HBO has made a movie about Bernie Madoff, the greatest Jewish American conman of all time, who carried out the largest Ponzi scheme in history. It's called – and does this remind you of anyone? – "The Wizard of Lies." In one scene, Madoff is interviewed in prison by Diana B. Henriques, the journalist on whose book the film is based. She asks, "If you didn't plan on killing yourself, or going into hiding, how did you think it would end?"
His answer is astonishing: "It sounds terrible to say this now, but I just wanted the whole world to come to an end. When 9/11 happened, I thought this was the only way out. The world will come to an end, I'd be dead and everybody would be gone. But I mean, I could have kept it going, I could have covered everything. Even after the fall of '08, I had enough commitments of cash coming in."
We recall the immortal words of Sara Netanyahu: "Bibi is a leader who is too big for this country. … Why should he work so hard? We'll move abroad. Let this country burn."
Such a threat, that if we annoy Prime Minister Benjamin Netanyahu, he'll let the country burn, has loomed over Israel ever since, haunting it like a curse. When Hamas attacked on October 7, 2023, after a long year in which Bibi was annoyed – and then some – in court and by the protest movement, and the country did go up in flames, it was impossible not to see the disaster as a threat that was realized, even if not "intentionally."

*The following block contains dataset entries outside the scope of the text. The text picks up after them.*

## src/rtl/ctrl_fsm_ws.sv

```systemverilog
// ctrl_fsm_ws: multicycle CPU control FSM with memory wait states.
// Moore machine: datapath and fetch controls are decoded from the registered
// state. The only exception is illegal, which pulses in DEC when the opcode/op
// pair cannot be decoded. IF1, LDR_RD and STR_WR dwell at least MEM_LAT
// cycles and then leave on mem_rdy.

module ctrl_fsm_ws #(
  parameter int unsigned MEM_LAT = 1,
  parameter int unsigned STATE_W = 5
) (
  input  logic               clk,
  input  logic               reset,
  input  logic               s,
  input  logic [2:0]         opcode,
  input  logic [1:0]         op,
  input  logic               mem_rdy,
  output logic [1:0]         nsel,
  output logic [1:0]         vsel,
  output logic [1:0]         mem_cmd,
  output logic               loada,
  output logic               loadb,
  output logic               loadc,
  output logic               loads,
  output logic               asel,
  output logic               bsel,
  output logic               shiftsel,
  output logic               write,
  output logic               load_pc,
  output logic               reset_pc,
  output logic               addr_sel,
  output logic               load_ir,
  output logic               load_addr,
  output logic               w,
  output logic               illegal,
  output logic [STATE_W-1:0] state_out
);

  typedef enum logic [4:0] {
    StRst   = 5'd0,
    StIf1   = 5'd1,
    StIf2   = 5'd2,
    StUpc   = 5'd3,
    StDec   = 5'd4,
    StMovi  = 5'd5,
    StMovr  = 5'd6,
    StLda   = 5'd7,
    StLdb   = 5'd8,
    StExec  = 5'd9,
    StWb    = 5'd10,
    StMadr  = 5'd11,
    StMadc  = 5'd12,
    StLdrRd = 5'd13,
    StLdrWb = 5'd14,
    StStrB  = 5'd15,
    StStrWr = 5'd16,
    StHalt  = 5'd17
  } state_e;

  localparam logic [1:0] MemRead  = 2'b00;
  localparam logic [1:0] MemNone  = 2'b01;
  localparam logic [1:0] MemWrite = 2'b10;

  localparam logic [1:0] NselRn = 2'b11;
  localparam logic [1:0] NselRm = 2'b01;
  localparam logic [1:0] NselRd = 2'b10;

  localparam logic [1:0] VselC     = 2'b00;
  localparam logic [1:0] VselImm   = 2'b01;
  localparam logic [1:0] VselMdata = 2'b11;

  localparam logic [3:0] LatMax = 4'(MEM_LAT);

  state_e     state_q, state_d;
  logic [3:0] wait_cnt_q, wait_cnt_d;
  // Remembers that the instruction in flight is MOVR, so EXEC keeps asel high.
  logic       movr_q, movr_d;

  logic in_wait;
  logic wait_exit;
  logic dec_movi, dec_movr, dec_alu, dec_ldr, dec_str, dec_halt, dec_legal;

  // Instruction decode and the wait-state exit condition
  always_comb begin
    dec_movi  = (opcode == 3'b110) && (op == 2'b10);
    dec_movr  = (opcode == 3'b110) && (op == 2'b00);
    dec_alu   = (opcode == 3'b101);
    dec_ldr   = (opcode == 3'b011);
    dec_str   = (opcode == 3'b100);
    dec_halt  = (opcode == 3'b111);
    dec_legal = dec_movi | dec_movr | dec_alu | dec_ldr | dec_str | dec_halt;
    in_wait   = (state_q == StIf1) || (state_q == StLdrRd) || (state_q == StStrWr);
    wait_exit = (wait_cnt_q >= LatMax) && mem_rdy;
  end

  // Next-state selection; opcode/op are looked at only in DEC, EXEC and MADC
  always_comb begin
    state_d = state_q;
    movr_d  = movr_q;
    unique case (state_q)
      StRst:   state_d = StIf1;
      StIf1:   if (wait_exit) state_d = StIf2;
      StIf2:   state_d = StUpc;
      StUpc:   state_d = StDec;
      StDec: begin
        movr_d = dec_movr;
        if (dec_movi)                 state_d = StMovi;
        else if (dec_movr)            state_d = StMovr;
        else if (dec_alu)             state_d = StLda;
        else if (dec_ldr || dec_str)  state_d = StMadr;
        else if (dec_halt)            state_d = StHalt;
        else                          state_d = StIf1;
      end
      StMovi:  state_d = StIf1;
      StMovr:  state_d = StExec;
      StLda:   state_d = StLdb;
      StLdb:   state_d = StExec;
      // A compare only updates status, so it skips writeback.
      StExec:  state_d = (op == 2'b01) ? StIf1 : StWb;
      StWb:    state_d = StIf1;
      StMadr:  state_d = StMadc;
      StMadc: begin
        if (dec_ldr)      state_d = StLdrRd;
        else if (dec_str) state_d = StStrB;
        else              state_d = StIf1;
      end
      StLdrRd: if (wait_exit) state_d = StLdrWb;
      StLdrWb: state_d = StIf1;
      StStrB:  state_d = StStrWr;
      StStrWr: if (wait_exit) state_d = StIf1;
      StHalt:  if (s) state_d = StIf1;
      default: state_d = StRst;
    endcase
  end

  // Wait counter restarts on every state change and saturates at MEM_LAT
  always_comb begin
    wait_cnt_d = wait_cnt_q;
    if (state_d != state_q) begin
      wait_cnt_d = 4'd0;
    end else if (in_wait && (wait_cnt_q < LatMax)) begin
      wait_cnt_d = wait_cnt_q + 4'd1;
    end
  end

  // State register with synchronous active-low reset
  always_ff @(posedge clk) begin
    if (!reset) begin
      state_q    <= StRst;
      wait_cnt_q <= 4'd0;
      movr_q     <= 1'b0;
    end else begin
      state_q    <= state_d;
      wait_cnt_q <= wait_cnt_d;
      movr_q     <= movr_d;
    end
  end

  // Moore output decode; everything idles at zero with mem_cmd=NONE
  always_comb begin
    nsel      = 2'b00;
    vsel      = VselC;
    mem_cmd   = MemNone;
    loada     = 1'b0;
    loadb     = 1'b0;
    loadc     = 1'b0;
    loads     = 1'b0;
    asel      = 1'b0;
    bsel      = 1'b0;
    shiftsel  = 1'b0;
    write     = 1'b0;
    load_pc   = 1'b0;
    reset_pc  = 1'b0;
    addr_sel  = 1'b0;
    load_ir   = 1'b0;
    load_addr = 1'b0;
    w         = 1'b0;
    illegal   = 1'b0;
    unique case (state_q)
      StRst: begin
        reset_pc = 1'b1;
        load_pc  = 1'b1;
      end
      StIf1: begin
        addr_sel = 1'b1;
        mem_cmd  = MemRead;
        w        = 1'b1;
      end
      StIf2: begin
        addr_sel = 1'b1;
        mem_cmd  = MemRead;
        load_ir  = 1'b1;
      end
      StUpc:   load_pc = 1'b1;
      StDec:   illegal = ~dec_legal;
      StMovi: begin
        nsel  = NselRn;
        vsel  = VselImm;
        write = 1'b1;
      end
      StMovr: begin
        nsel  = NselRm;
        loadb = 1'b1;
        asel  = 1'b1;
      end
      StLda: begin
        nsel  = NselRn;
        loada = 1'b1;
      end
      StLdb: begin
        nsel  = NselRm;
        loadb = 1'b1;
      end
      StExec: begin
        loadc = 1'b1;
        loads = 1'b1;
        asel  = movr_q;
      end
      StWb: begin
        nsel  = NselRd;
        vsel  = VselC;
        write = 1'b1;
      end
      StMadr: begin
        nsel  = NselRn;
        loada = 1'b1;
      end
      StMadc: begin
        bsel      = 1'b1;
        shiftsel  = 1'b1;
        loadc     = 1'b1;
        load_addr = 1'b1;
      end
      StLdrRd: mem_cmd = MemRead;
      StLdrWb: begin
        mem_cmd = MemRead;
        nsel    = NselRd;
        vsel    = VselMdata;
        write   = 1'b1;
      end
      StStrB: begin
        nsel  = NselRd;
        loadb = 1'b1;
        asel  = 1'b1;
        loadc = 1'b1;
      end
      StStrWr: mem_cmd = MemWrite;
      StHalt:  ;
      default: ;
    endcase
  end

  assign state_out = STATE_W'(state_q);

endmodule

```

But ever since I watched that movie and learned about the sick logic of swindlers on the scale of Madoff and Netanyahu, it has been clear to me that when we thought that the worst that could happen was for this country to burn, we were thinking small. When it comes to their caliber of fraud, it absolutely wasn't enough. Covering their acts of fraud required "the whole world to come to an end."

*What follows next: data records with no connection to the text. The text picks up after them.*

===== src/rtl/pc_seq_pkg.sv =====
// Shared types and constants for the fetch sequencer: FSM state encoding,
// word size and a redirect alignment helper.
package pc_seq_pkg;

   localparam int XLEN        = 32;
   localparam int INSTR_BYTES = 4;

   typedef enum logic [2:0] {
      IDLE  = 3'd0,
      REQ   = 3'd1,
      WAIT  = 3'd2,
      DRAIN = 3'd3,
      HOLD  = 3'd4,
      FAULT = 3'd5
   } pc_state_e;

   function automatic logic is_misaligned(input logic [XLEN-1:0] addr);
      return addr[1:0] != 2'b00;
   endfunction

endpackage
## config.mk

```make
export PLATFORM = sky130hd
export DESIGN_NAME = matrix_scan_ctrl_flat
export DESIGN_NICKNAME = d
export VERILOG_FILES = /design/src/rtl/matrix_scan_ctrl_pkg.sv /design/src/rtl/matrix_scan_ctrl_if.sv /design/src/rtl/matrix_scan_ctrl_scan_timer.sv /design/src/rtl/matrix_scan_ctrl.sv /design/src/flat_wrapper.sv
export SDC_FILE = /design/constraint.sdc
export NUM_CORES = 1
export LEC_CHECK = 0
export BUFFER_PORTS_ARGS = -buffer_cell sky130_fd_sc_hd__buf_2
export CORE_ASPECT_RATIO = 0.5
export CORE_MARGIN = 1
export CORE_UTILIZATION = 47
export CTS_BUF_LIST = sky130_fd_sc_hd__clkbuf_16
export CTS_CLUSTER_SIZE = 8
export DETAILED_ROUTE_END_ITERATION = 6
export HOLD_SLACK_MARGIN = 0.12
export PLACE_DENSITY = 0.67
export SLEW_MARGIN = 20
export SYNTH_ARGS = -nofsm -noshare
export SYNTH_HDL_FRONTEND = slang
export SYNTH_SLANG_ARGS = --single-unit
```

## constraint.sdc

```tcl
create_clock -name clk -period 4.6 [get_ports clk]
set_input_delay 0.23 -clock clk [delete_from_list [all_inputs] [get_ports clk]]
set_output_delay 0.23 -clock clk [all_outputs]
set_load 0.01 [all_outputs]
```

That's the context in which Netanyahu's moves should be understood since his national-security pyramid scheme blew up: His only way out is for the world to end. And if not that, then at least a global maelstrom should be created, a "clash of civilizations" kind of Armageddon, so that the needle of October 7 can't be found in the haystack of the historical ruins.
If before October 7 it was enough for Israeli "investors" – all of us – to buy into his scam and entrust their lives, their children's lives and their future to him, since October 7, when everything collapsed, he has needed to double the investment to keep the pyramid going, by bringing in much bigger players.
While Israel can maintain absolute control over the Palestinians on its own, it cannot wage a war against Iran on its own. It needs a superpower, the United States, to wage such a war. And while the Palestinians attract little real interest from the world, a war with Iran is liable to cause global chaos. But what does Netanyahu care? If he's successful, he'll say all's well that ends well. If he isn't, then the world will come to an end – and with it, all his troubles (unless the American investors demand their money back, in which case the collapse of the pyramid is inevitable).